TASK DATA ::

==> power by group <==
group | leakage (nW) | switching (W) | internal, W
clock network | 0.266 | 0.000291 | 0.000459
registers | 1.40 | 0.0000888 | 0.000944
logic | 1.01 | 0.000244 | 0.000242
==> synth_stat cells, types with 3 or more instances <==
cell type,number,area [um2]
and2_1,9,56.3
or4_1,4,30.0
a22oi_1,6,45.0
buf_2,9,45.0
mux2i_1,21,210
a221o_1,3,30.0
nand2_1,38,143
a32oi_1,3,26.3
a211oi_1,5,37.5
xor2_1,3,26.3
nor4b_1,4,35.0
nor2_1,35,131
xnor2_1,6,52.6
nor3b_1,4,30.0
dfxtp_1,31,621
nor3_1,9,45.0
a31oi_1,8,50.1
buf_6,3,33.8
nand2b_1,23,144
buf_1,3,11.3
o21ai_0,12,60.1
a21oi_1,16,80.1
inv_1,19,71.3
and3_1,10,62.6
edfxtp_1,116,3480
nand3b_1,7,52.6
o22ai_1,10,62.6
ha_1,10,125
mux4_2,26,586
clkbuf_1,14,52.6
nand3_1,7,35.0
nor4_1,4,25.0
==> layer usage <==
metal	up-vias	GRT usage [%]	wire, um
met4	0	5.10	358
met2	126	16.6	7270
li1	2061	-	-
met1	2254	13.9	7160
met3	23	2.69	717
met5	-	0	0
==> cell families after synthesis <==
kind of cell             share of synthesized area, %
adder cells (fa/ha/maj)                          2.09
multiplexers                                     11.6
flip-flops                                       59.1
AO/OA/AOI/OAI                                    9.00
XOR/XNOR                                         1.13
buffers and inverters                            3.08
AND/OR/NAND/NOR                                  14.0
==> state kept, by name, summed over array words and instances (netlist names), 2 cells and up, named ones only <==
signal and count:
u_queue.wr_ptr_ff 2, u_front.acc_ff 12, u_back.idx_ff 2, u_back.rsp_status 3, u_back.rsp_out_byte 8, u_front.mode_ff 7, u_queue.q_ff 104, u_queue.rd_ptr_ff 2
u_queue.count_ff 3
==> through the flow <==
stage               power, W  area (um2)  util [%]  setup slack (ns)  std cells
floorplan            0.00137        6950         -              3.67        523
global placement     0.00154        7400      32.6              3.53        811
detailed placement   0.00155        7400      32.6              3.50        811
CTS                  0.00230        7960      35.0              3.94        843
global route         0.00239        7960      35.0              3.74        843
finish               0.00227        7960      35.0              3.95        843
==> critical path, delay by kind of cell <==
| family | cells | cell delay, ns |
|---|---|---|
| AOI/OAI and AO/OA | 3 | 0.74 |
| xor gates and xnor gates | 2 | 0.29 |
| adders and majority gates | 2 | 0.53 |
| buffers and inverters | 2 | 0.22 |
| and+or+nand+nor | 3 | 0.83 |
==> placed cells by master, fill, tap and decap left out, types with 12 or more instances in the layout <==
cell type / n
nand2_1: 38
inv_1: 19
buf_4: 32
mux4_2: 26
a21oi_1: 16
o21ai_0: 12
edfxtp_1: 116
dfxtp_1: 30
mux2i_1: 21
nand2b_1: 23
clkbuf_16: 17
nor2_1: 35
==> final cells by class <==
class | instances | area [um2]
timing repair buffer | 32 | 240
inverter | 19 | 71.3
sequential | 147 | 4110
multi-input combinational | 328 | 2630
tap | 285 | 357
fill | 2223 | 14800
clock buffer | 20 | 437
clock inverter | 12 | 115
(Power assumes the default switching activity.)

TASK DESCRIPTION :: Among the entries above, locate the lines containing "o22ai_1,10,62.6" and "gates | 2 | 0.29 |", and transcribe exactly those two lines and all lines between.

SOLUTION ::
o22ai_1,10,62.6
ha_1,10,125
mux4_2,26,586
clkbuf_1,14,52.6
nand3_1,7,35.0
nor4_1,4,25.0
==> layer usage <==
metal	up-vias	GRT usage [%]	wire, um
met4	0	5.10	358
met2	126	16.6	7270
li1	2061	-	-
met1	2254	13.9	7160
met3	23	2.69	717
met5	-	0	0
==> cell families after synthesis <==
kind of cell             share of synthesized area, %
adder cells (fa/ha/maj)                          2.09
multiplexers                                     11.6
flip-flops                                       59.1
AO/OA/AOI/OAI                                    9.00
XOR/XNOR                                         1.13
buffers and inverters                            3.08
AND/OR/NAND/NOR                                  14.0
==> state kept, by name, summed over array words and instances (netlist names), 2 cells and up, named ones only <==
signal and count:
u_queue.wr_ptr_ff 2, u_front.acc_ff 12, u_back.idx_ff 2, u_back.rsp_status 3, u_back.rsp_out_byte 8, u_front.mode_ff 7, u_queue.q_ff 104, u_queue.rd_ptr_ff 2
u_queue.count_ff 3
==> through the flow <==
stage               power, W  area (um2)  util [%]  setup slack (ns)  std cells
floorplan            0.00137        6950         -              3.67        523
global placement     0.00154        7400      32.6              3.53        811
detailed placement   0.00155        7400      32.6              3.50        811
CTS                  0.00230        7960      35.0              3.94        843
global route         0.00239        7960      35.0              3.74        843
finish               0.00227        7960      35.0              3.95        843
==> critical path, delay by kind of cell <==
| family | cells | cell delay, ns |
|---|---|---|
| AOI/OAI and AO/OA | 3 | 0.74 |
| xor gates and xnor gates | 2 | 0.29 |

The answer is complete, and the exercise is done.